Data items
:::

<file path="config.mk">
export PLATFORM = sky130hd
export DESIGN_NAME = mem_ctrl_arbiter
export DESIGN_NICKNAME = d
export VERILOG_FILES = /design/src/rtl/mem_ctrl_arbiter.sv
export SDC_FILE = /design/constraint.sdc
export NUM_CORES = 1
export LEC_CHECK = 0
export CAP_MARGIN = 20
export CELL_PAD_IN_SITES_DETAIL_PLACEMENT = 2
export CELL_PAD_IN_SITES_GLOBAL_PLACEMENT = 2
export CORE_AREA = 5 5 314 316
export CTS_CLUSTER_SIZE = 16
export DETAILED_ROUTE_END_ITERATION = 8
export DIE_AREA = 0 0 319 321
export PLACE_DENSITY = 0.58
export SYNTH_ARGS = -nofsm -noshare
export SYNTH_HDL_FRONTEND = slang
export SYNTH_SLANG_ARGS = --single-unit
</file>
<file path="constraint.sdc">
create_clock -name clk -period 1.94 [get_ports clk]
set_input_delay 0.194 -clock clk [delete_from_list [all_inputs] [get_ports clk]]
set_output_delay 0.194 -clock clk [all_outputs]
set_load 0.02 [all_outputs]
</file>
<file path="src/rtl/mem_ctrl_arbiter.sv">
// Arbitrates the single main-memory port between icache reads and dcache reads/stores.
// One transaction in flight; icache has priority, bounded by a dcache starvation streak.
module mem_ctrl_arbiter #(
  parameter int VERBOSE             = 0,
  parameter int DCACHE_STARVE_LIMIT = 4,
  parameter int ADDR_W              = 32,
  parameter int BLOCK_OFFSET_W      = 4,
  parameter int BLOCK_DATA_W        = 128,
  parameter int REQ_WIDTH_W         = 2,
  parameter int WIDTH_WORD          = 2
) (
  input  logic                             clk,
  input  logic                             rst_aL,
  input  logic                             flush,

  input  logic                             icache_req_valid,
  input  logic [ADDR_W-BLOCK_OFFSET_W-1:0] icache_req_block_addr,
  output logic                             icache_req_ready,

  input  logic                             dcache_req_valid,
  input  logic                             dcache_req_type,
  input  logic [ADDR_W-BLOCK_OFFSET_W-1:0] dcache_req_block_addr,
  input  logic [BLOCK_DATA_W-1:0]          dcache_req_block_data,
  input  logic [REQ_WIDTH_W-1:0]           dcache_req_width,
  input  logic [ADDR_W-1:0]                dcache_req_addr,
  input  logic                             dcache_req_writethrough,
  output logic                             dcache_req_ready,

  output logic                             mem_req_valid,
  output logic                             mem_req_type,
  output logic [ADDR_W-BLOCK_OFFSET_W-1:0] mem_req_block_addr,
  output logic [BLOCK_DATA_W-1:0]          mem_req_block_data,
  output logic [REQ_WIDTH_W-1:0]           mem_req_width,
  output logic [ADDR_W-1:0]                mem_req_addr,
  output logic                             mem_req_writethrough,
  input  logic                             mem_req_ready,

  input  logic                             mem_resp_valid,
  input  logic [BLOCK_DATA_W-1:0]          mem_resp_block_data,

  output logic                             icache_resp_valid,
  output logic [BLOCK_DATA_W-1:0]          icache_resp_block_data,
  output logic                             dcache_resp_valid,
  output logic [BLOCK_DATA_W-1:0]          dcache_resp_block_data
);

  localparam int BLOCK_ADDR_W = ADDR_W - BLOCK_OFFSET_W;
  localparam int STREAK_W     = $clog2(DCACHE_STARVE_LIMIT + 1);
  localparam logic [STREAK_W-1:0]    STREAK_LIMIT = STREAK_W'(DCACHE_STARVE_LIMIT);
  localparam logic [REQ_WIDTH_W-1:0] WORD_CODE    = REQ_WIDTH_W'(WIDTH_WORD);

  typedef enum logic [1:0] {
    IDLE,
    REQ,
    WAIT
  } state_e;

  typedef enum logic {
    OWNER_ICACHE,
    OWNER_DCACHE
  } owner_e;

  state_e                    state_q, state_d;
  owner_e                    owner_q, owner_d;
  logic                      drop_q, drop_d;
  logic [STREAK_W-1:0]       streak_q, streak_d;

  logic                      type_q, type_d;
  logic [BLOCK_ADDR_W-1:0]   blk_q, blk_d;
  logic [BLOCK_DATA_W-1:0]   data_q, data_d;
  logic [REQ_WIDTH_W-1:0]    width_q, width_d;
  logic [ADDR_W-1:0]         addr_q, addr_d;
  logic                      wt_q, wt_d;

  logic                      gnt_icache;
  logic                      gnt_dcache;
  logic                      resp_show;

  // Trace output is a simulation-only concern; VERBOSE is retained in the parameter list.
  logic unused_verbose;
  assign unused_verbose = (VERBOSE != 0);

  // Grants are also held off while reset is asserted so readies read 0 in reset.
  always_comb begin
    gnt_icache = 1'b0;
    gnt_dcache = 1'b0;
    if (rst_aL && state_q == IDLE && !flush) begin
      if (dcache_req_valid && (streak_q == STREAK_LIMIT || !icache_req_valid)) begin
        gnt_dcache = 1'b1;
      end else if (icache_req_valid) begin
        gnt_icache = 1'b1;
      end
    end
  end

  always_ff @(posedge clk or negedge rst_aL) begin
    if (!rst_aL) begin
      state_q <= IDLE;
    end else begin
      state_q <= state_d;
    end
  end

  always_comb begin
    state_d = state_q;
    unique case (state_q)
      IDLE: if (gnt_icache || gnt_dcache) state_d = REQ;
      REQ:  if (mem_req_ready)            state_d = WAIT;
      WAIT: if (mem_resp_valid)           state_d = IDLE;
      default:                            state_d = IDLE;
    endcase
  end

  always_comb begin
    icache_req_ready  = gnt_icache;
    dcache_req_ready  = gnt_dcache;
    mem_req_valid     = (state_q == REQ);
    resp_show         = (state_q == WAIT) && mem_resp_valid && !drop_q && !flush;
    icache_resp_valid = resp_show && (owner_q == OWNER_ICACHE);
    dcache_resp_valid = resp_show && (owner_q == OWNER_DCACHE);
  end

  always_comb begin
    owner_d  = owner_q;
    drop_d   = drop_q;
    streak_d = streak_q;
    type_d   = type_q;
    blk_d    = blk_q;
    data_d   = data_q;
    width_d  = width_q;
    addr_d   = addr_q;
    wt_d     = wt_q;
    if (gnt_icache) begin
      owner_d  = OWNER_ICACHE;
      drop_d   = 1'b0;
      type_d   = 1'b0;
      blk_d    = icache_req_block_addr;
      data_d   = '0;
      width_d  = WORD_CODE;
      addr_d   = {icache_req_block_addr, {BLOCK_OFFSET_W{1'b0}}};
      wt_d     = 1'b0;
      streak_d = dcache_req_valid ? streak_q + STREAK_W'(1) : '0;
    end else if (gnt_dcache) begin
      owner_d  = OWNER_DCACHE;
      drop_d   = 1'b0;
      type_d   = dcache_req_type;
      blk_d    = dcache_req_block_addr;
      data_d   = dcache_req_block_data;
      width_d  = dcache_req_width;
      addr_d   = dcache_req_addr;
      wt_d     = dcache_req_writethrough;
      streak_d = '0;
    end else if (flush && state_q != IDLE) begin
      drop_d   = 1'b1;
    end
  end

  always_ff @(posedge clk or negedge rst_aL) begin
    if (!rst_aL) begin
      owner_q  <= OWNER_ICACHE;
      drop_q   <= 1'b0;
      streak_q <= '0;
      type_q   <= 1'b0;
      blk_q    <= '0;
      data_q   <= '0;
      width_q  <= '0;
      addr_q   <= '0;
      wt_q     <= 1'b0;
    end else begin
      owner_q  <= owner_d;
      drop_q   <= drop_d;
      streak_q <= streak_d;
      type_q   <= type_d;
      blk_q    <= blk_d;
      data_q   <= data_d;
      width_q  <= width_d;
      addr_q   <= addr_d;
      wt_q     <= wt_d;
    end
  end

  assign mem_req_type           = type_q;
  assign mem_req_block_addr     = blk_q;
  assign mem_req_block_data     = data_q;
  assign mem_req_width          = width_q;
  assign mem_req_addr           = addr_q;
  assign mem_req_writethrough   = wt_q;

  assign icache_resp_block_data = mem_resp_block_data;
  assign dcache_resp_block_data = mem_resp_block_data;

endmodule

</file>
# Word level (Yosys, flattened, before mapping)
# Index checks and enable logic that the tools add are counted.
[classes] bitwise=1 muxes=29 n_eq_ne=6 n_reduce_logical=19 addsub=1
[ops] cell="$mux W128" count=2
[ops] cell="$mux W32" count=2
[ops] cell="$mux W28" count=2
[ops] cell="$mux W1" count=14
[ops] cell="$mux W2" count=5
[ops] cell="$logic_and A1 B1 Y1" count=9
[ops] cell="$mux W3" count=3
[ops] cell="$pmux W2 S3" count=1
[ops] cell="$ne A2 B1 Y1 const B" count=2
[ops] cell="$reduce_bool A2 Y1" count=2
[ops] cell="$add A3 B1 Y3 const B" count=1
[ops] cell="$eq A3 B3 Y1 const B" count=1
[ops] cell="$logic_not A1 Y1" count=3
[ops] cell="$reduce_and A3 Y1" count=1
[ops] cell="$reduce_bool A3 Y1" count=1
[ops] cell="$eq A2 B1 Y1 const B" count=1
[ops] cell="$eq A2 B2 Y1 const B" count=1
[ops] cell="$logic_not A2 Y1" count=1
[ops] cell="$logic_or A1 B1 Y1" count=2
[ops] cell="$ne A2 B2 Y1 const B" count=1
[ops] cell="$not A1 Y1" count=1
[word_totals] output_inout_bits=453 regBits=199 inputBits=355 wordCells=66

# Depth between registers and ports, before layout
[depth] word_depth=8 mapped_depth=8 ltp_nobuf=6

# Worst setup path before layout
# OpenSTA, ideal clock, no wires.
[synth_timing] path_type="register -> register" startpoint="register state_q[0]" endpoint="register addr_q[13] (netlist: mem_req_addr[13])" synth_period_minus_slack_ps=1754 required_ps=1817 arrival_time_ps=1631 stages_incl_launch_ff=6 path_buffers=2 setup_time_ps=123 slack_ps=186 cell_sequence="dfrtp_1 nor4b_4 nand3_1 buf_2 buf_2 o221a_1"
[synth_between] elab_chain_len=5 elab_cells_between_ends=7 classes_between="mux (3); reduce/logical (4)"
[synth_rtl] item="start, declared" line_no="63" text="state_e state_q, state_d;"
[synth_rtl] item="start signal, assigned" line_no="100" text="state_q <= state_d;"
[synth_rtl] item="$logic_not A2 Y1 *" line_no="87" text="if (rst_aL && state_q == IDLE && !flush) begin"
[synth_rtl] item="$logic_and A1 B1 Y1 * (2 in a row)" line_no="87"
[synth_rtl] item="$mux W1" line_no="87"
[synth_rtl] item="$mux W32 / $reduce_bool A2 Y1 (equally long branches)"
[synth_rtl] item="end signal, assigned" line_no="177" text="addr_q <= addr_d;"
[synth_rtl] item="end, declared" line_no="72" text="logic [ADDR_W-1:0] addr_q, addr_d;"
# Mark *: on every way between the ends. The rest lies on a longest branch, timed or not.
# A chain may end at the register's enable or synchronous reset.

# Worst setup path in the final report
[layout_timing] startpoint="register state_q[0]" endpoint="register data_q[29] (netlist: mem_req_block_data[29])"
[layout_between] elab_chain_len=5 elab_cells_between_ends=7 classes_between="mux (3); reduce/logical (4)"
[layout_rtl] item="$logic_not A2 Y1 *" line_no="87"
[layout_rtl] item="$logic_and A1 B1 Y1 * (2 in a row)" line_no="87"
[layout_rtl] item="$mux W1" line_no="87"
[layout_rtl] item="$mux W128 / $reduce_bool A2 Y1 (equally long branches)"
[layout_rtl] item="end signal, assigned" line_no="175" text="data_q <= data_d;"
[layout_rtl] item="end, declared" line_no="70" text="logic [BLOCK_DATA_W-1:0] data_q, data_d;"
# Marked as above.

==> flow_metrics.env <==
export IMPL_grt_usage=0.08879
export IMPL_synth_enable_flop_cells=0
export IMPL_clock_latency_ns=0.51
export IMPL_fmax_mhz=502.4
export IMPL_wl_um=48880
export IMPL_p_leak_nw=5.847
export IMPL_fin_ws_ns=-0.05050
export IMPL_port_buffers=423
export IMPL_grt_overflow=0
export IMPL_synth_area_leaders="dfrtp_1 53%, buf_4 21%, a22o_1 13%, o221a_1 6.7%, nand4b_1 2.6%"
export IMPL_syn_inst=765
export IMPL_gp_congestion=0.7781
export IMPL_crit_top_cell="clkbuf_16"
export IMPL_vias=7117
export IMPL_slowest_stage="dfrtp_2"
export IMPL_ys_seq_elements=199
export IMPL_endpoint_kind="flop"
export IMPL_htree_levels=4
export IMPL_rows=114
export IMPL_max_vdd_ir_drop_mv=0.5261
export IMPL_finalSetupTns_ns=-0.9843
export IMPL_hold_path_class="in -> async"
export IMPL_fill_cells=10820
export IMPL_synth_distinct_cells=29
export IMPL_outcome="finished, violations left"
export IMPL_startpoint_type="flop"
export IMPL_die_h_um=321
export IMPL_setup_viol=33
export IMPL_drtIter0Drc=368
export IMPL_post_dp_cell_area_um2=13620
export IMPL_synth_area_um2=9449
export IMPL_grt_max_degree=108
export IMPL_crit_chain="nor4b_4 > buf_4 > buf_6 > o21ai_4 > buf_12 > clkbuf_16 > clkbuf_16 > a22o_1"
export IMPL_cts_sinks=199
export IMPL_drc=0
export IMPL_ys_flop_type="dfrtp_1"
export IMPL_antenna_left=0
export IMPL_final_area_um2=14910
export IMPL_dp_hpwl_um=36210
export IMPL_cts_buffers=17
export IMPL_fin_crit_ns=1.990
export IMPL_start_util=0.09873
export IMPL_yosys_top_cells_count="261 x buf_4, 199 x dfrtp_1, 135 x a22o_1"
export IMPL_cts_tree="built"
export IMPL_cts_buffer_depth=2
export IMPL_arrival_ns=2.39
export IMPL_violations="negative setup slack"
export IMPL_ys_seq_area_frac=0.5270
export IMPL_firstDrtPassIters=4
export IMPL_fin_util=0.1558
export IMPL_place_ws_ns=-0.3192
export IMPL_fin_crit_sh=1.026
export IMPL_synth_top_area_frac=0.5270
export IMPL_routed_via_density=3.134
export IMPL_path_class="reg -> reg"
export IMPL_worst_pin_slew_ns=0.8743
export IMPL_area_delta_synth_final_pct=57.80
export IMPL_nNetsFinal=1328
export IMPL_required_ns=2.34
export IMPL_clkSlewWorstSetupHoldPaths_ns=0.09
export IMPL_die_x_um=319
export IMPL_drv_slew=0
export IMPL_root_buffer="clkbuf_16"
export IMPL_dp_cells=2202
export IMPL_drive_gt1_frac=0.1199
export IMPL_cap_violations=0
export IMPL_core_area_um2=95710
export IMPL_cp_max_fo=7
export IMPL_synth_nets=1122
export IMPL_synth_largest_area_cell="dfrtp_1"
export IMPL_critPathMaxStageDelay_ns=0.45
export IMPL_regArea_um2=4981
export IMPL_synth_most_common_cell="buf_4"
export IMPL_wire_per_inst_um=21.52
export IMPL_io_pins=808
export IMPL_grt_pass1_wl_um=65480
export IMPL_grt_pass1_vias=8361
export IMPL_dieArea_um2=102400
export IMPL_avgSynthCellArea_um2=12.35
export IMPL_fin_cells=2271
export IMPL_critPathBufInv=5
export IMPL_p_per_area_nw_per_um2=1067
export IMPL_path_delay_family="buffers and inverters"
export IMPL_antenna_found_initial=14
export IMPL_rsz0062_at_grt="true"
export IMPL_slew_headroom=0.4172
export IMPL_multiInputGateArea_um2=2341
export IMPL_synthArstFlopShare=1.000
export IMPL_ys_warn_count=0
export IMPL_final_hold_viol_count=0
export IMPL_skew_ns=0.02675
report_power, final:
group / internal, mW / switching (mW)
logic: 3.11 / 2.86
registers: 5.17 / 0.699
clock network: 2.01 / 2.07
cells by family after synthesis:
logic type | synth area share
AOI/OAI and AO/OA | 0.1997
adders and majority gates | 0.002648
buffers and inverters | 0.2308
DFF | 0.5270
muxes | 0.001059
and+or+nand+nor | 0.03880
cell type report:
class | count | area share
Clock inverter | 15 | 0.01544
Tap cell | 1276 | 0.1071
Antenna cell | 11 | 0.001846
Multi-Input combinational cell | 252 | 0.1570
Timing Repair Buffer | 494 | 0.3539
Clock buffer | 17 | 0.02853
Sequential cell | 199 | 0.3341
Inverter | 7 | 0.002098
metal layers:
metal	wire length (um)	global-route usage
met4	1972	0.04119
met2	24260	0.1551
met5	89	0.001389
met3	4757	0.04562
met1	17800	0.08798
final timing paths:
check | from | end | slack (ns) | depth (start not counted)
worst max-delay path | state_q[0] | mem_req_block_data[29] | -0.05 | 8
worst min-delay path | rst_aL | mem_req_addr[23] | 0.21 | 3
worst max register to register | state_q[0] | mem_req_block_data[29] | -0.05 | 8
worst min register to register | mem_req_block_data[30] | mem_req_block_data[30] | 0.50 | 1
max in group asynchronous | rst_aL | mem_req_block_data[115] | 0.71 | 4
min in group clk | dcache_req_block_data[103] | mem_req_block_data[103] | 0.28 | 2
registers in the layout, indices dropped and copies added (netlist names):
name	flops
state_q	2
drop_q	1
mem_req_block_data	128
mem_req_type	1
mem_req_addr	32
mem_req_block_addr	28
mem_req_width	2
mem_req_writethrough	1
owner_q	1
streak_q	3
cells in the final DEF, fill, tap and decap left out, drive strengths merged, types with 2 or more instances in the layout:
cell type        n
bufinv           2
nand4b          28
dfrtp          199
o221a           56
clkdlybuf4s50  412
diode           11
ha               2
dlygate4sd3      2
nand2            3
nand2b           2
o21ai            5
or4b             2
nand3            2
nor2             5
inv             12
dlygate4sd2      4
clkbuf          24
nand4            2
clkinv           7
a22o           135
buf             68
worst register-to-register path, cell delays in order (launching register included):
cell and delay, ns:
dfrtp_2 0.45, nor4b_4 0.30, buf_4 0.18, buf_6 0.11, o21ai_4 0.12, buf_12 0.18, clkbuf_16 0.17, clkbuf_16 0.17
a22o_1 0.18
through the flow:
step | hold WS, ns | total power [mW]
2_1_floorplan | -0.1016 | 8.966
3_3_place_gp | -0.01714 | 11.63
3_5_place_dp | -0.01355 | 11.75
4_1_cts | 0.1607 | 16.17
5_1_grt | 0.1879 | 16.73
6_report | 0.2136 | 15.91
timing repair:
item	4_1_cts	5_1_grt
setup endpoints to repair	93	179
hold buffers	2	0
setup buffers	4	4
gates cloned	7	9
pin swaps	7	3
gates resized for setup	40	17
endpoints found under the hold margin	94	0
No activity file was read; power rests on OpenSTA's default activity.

:::

# Directions
If a line falls between the first line of the data above and the line holding "create_clock -name clk", inclusive, retype it exactly; retype no other line.

# Written answer
<file path="config.mk">
export PLATFORM = sky130hd
export DESIGN_NAME = mem_ctrl_arbiter
export DESIGN_NICKNAME = d
export VERILOG_FILES = /design/src/rtl/mem_ctrl_arbiter.sv
export SDC_FILE = /design/constraint.sdc
export NUM_CORES = 1
export LEC_CHECK = 0
export CAP_MARGIN = 20
export CELL_PAD_IN_SITES_DETAIL_PLACEMENT = 2
export CELL_PAD_IN_SITES_GLOBAL_PLACEMENT = 2
export CORE_AREA = 5 5 314 316
export CTS_CLUSTER_SIZE = 16
export DETAILED_ROUTE_END_ITERATION = 8
export DIE_AREA = 0 0 319 321
export PLACE_DENSITY = 0.58
export SYNTH_ARGS = -nofsm -noshare
export SYNTH_HDL_FRONTEND = slang
export SYNTH_SLANG_ARGS = --single-unit
</file>
<file path="constraint.sdc">
create_clock -name clk -period 1.94 [get_ports clk]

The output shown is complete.